PROBLEM REQUIREMENTS: The entries below contain a stretch that opens with the line containing "op == opLui;" and closes with the line containing "dValid && readsRs(dInstr);"; set down that stretch exactly, both ends included, and nothing else.

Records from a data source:
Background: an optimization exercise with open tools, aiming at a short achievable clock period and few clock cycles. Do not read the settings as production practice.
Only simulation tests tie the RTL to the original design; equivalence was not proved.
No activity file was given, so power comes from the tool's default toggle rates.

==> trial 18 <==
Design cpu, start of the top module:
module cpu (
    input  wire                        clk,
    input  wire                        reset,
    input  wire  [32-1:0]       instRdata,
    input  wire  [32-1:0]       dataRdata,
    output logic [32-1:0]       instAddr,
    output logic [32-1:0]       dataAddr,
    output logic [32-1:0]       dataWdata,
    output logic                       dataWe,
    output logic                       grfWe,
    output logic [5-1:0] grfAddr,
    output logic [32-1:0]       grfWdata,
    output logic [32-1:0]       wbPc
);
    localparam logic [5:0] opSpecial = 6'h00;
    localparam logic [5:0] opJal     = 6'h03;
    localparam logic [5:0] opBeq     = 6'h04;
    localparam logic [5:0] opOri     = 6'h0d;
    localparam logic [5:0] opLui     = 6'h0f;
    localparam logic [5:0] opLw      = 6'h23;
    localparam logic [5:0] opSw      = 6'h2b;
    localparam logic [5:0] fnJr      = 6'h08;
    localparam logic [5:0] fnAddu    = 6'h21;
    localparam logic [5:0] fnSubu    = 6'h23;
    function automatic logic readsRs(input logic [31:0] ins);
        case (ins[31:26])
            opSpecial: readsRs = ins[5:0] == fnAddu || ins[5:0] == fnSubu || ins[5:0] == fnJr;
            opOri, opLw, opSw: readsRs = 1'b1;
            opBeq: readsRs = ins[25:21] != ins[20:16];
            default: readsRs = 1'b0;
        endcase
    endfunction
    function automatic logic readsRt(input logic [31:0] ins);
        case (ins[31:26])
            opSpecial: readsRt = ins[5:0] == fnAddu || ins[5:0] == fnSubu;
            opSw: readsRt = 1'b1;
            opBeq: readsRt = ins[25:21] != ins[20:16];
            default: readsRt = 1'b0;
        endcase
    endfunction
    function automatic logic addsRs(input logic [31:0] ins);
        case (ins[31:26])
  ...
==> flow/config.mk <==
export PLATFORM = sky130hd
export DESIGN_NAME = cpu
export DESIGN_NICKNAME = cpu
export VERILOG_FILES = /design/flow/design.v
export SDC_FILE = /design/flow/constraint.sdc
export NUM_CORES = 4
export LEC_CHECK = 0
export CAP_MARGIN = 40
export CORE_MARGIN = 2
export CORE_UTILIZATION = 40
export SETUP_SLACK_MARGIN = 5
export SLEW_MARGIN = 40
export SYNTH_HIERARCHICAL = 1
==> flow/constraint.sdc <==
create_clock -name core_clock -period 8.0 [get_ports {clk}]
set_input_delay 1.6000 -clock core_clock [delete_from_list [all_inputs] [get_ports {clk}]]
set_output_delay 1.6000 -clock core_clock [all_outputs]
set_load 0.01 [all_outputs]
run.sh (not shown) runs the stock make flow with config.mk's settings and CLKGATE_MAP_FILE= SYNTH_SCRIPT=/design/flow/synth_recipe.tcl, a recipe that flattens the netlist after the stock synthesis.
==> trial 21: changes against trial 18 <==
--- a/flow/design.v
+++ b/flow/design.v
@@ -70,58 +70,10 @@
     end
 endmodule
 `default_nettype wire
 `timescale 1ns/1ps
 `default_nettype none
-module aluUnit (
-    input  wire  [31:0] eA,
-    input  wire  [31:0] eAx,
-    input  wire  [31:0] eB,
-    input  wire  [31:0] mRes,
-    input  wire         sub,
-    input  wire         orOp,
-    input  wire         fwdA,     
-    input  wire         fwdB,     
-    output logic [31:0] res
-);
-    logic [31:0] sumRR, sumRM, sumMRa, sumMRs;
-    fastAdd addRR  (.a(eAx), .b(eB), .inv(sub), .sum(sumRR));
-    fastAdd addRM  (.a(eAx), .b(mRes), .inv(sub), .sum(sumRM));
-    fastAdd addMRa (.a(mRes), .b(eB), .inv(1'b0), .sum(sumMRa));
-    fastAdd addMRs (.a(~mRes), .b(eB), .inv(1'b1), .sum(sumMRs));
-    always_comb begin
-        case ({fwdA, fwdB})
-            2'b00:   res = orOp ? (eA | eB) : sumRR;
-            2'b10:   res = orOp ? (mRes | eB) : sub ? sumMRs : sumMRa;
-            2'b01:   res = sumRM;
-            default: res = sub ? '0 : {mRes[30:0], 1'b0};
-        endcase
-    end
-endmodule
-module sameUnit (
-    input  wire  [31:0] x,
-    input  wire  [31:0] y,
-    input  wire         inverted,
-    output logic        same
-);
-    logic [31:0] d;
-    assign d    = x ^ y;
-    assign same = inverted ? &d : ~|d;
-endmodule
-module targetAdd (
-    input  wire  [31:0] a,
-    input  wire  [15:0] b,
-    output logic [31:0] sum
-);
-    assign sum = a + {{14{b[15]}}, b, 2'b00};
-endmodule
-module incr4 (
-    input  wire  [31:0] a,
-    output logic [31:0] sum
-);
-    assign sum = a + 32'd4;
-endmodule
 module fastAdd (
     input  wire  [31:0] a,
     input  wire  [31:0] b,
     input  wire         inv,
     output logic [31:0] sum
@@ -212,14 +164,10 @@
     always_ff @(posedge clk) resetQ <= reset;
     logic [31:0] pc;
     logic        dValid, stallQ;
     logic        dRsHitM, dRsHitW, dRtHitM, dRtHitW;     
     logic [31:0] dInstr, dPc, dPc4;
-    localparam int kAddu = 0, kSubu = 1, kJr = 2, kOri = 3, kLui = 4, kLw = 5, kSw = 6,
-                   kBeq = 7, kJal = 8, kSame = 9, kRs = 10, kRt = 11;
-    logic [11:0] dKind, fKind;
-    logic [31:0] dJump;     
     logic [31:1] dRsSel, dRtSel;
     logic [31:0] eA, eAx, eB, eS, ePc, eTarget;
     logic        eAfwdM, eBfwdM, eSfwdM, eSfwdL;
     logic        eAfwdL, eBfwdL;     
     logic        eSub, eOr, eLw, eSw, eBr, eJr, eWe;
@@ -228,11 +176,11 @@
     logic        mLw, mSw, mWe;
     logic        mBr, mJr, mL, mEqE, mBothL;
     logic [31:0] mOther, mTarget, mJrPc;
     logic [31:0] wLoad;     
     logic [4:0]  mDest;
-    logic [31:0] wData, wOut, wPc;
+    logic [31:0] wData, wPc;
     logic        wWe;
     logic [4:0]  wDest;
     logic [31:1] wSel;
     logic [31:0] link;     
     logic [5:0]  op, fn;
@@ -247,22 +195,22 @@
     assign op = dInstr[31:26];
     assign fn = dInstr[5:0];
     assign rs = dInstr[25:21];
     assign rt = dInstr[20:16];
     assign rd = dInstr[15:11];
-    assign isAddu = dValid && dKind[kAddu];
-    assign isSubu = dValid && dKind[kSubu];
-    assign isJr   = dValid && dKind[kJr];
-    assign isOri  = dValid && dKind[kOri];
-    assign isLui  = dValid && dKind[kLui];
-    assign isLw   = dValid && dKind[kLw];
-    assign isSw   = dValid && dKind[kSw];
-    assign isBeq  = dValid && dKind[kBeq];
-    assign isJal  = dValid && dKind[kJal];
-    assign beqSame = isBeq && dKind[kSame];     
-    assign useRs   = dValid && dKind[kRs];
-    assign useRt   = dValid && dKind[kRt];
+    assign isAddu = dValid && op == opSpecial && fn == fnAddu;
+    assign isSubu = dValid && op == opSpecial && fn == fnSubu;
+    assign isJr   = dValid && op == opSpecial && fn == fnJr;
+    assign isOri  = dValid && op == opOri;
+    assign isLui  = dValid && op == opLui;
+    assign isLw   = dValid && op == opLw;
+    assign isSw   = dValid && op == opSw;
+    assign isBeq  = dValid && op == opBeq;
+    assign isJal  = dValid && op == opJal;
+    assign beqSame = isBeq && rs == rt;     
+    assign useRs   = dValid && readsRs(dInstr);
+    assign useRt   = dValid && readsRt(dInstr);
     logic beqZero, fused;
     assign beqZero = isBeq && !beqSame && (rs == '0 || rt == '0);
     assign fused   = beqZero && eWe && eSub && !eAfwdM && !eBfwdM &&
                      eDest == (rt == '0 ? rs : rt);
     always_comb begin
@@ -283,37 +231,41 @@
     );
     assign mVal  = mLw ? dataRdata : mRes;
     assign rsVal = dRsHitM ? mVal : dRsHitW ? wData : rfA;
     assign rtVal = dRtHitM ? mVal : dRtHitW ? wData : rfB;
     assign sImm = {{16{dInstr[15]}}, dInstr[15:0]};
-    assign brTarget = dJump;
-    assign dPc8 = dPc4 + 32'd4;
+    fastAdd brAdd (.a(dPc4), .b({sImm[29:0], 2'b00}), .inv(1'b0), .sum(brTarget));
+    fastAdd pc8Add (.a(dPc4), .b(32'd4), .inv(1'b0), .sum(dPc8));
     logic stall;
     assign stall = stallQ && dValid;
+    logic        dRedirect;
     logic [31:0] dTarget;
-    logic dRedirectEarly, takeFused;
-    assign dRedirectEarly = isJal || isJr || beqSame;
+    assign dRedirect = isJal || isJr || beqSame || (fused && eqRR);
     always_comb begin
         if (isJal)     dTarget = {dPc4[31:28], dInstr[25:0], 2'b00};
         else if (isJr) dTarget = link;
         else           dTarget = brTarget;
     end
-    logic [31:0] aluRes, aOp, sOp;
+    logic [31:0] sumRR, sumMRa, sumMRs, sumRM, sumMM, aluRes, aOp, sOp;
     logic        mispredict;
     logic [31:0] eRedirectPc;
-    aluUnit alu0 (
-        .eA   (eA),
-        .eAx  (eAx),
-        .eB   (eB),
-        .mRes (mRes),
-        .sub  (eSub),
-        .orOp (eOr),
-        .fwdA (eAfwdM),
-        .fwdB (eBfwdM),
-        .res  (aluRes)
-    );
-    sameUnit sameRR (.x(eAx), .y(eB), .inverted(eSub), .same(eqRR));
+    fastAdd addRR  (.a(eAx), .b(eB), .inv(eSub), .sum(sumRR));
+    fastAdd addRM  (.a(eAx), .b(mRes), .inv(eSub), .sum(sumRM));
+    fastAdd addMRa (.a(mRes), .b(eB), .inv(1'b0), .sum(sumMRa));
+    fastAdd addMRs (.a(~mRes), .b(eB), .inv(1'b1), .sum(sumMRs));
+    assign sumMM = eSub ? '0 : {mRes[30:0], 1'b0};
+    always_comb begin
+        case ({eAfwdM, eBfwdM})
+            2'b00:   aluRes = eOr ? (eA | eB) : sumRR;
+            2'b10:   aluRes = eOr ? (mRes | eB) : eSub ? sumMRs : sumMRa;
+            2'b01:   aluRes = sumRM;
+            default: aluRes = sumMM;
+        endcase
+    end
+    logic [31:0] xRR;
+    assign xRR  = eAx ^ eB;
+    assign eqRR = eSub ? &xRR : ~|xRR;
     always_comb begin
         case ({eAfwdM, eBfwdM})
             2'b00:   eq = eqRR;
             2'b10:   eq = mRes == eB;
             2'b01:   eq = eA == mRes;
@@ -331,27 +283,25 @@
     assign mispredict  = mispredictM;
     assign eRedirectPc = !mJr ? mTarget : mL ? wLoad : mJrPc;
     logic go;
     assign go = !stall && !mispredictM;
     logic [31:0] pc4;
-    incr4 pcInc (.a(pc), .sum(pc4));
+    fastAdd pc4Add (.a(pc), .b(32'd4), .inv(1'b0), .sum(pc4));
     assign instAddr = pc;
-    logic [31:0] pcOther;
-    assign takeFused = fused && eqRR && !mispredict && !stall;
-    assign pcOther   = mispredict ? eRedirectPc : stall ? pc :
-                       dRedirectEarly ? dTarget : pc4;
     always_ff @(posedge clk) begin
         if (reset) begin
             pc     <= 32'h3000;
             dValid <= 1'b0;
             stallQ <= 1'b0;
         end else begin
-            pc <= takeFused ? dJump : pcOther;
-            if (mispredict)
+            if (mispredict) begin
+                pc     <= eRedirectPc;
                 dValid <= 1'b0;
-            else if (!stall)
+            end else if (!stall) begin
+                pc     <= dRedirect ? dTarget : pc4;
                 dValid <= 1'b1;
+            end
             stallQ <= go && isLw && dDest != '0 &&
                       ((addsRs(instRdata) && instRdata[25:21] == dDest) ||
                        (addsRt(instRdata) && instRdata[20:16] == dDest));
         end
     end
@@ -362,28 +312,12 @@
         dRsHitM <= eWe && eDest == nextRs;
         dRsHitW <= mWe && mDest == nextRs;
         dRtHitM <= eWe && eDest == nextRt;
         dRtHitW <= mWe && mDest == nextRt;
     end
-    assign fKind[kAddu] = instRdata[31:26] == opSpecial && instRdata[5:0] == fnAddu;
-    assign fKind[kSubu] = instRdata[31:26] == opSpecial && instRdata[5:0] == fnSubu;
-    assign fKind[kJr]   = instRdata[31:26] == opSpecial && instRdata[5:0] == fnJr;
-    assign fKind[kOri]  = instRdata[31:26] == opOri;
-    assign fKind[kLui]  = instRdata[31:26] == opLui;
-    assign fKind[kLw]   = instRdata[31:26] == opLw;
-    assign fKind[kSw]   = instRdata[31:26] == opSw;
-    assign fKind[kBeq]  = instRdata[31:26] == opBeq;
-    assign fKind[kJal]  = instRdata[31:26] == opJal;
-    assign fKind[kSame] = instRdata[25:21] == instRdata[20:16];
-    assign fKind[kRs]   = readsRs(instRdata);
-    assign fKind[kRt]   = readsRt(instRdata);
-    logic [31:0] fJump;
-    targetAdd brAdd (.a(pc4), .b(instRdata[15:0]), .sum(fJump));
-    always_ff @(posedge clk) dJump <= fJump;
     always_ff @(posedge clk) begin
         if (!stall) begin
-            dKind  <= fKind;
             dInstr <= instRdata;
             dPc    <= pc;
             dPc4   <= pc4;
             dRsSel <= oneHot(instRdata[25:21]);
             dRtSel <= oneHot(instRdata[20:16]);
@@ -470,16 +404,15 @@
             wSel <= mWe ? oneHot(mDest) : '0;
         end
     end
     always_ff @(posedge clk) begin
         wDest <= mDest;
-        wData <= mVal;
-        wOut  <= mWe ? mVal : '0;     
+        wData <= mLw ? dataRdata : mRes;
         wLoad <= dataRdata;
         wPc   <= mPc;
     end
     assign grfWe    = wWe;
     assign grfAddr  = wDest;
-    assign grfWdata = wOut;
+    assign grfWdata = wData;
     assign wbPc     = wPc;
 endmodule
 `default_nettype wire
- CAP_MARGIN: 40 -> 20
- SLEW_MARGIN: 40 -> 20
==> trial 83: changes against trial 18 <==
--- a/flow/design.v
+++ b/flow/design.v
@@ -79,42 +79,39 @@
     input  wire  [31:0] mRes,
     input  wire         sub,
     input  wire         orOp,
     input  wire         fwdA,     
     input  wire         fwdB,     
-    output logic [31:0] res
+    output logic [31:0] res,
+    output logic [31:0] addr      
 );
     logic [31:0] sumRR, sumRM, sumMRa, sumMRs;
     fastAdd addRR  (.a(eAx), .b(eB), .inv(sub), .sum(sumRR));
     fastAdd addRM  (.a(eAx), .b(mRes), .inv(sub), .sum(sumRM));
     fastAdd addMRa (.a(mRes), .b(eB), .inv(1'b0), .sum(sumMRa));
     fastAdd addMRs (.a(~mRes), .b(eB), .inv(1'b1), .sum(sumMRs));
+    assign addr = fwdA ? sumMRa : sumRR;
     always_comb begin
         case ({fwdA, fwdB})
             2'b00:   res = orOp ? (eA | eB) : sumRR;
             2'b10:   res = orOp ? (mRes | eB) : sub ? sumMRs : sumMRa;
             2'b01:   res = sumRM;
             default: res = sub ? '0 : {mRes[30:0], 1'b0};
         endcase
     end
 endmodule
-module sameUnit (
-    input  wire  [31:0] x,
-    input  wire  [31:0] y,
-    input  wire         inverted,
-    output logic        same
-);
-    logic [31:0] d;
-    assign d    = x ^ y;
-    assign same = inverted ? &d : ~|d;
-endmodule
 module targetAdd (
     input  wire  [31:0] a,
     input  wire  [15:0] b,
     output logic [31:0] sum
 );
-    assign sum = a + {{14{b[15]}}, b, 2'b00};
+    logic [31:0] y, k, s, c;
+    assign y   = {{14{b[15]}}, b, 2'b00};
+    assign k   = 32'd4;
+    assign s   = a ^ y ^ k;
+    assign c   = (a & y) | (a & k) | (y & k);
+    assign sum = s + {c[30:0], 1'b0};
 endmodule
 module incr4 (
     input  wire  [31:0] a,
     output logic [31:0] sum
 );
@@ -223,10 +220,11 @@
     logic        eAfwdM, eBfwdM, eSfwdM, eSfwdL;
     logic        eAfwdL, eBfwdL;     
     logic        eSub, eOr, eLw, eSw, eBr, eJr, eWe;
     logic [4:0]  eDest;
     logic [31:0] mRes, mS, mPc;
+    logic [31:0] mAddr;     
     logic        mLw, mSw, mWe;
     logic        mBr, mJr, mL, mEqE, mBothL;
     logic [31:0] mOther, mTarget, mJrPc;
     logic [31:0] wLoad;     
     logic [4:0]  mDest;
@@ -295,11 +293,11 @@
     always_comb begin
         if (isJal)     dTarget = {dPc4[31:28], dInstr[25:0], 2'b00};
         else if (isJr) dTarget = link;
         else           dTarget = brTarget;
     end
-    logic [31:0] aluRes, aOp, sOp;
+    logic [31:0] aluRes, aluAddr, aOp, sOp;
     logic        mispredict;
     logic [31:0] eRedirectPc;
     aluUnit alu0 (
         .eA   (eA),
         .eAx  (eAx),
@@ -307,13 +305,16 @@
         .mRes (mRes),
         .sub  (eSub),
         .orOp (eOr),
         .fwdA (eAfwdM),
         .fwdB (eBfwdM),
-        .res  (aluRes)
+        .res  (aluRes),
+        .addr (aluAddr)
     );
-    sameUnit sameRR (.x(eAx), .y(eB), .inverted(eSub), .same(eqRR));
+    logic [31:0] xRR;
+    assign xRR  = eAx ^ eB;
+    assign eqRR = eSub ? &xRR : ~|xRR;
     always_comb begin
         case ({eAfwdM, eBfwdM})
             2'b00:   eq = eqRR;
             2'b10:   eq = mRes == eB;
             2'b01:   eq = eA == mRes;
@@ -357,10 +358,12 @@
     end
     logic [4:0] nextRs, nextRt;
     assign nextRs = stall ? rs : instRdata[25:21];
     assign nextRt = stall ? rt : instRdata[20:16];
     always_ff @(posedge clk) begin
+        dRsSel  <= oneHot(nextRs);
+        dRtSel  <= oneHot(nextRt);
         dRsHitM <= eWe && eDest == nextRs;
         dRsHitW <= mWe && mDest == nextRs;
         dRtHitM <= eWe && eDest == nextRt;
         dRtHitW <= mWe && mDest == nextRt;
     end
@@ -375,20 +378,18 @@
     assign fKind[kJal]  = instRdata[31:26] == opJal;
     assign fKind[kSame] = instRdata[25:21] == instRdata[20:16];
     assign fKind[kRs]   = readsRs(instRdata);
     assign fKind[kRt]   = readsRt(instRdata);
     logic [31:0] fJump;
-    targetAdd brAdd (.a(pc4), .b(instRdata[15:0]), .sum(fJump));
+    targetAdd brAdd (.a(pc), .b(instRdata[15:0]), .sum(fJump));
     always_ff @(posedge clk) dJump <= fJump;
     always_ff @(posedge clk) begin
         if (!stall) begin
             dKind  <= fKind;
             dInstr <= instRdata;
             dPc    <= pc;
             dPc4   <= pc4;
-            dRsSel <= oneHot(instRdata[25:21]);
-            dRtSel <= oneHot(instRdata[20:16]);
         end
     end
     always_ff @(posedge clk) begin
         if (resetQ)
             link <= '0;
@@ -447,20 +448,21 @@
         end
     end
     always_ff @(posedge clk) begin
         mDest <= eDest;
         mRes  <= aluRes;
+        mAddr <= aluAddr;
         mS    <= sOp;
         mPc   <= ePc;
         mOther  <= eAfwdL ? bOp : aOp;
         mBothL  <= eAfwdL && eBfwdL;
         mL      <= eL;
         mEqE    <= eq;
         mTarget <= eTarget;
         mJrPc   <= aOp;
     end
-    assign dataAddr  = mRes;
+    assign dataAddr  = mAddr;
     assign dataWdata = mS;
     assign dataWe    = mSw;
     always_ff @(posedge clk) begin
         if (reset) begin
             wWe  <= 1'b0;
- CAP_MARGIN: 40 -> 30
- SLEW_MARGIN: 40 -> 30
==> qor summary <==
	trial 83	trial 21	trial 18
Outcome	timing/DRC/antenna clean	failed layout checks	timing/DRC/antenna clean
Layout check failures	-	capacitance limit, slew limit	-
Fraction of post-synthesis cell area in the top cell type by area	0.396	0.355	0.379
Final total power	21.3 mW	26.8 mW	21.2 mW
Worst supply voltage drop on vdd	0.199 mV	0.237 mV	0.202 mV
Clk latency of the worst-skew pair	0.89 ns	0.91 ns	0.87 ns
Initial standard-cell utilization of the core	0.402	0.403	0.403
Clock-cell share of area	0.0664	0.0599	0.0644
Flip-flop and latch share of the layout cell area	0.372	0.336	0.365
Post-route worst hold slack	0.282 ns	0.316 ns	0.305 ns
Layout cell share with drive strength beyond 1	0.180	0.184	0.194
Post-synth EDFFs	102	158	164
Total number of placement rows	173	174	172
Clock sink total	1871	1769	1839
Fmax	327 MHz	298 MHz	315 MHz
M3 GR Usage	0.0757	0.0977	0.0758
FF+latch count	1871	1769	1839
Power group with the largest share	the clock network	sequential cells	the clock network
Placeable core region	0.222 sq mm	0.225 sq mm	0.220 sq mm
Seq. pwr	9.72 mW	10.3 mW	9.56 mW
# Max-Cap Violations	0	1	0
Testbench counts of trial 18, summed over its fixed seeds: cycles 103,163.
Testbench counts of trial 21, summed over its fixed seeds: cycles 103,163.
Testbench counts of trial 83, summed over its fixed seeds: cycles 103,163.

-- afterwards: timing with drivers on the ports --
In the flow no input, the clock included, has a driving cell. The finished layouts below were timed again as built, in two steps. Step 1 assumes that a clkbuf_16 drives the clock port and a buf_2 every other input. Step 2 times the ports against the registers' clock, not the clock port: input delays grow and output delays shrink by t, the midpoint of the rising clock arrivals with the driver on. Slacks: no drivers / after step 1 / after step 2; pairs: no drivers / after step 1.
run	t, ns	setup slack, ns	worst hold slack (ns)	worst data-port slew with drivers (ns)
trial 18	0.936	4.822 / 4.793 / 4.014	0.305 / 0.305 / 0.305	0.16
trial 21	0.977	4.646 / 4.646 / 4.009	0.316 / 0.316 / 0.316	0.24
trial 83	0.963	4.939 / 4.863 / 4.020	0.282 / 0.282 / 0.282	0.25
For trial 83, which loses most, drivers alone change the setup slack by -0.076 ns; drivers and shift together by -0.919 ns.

OUTPUT OF THE EXERCISE:
+    assign isLui  = dValid && op == opLui;
+    assign isLw   = dValid && op == opLw;
+    assign isSw   = dValid && op == opSw;
+    assign isBeq  = dValid && op == opBeq;
+    assign isJal  = dValid && op == opJal;
+    assign beqSame = isBeq && rs == rt;     
+    assign useRs   = dValid && readsRs(dInstr);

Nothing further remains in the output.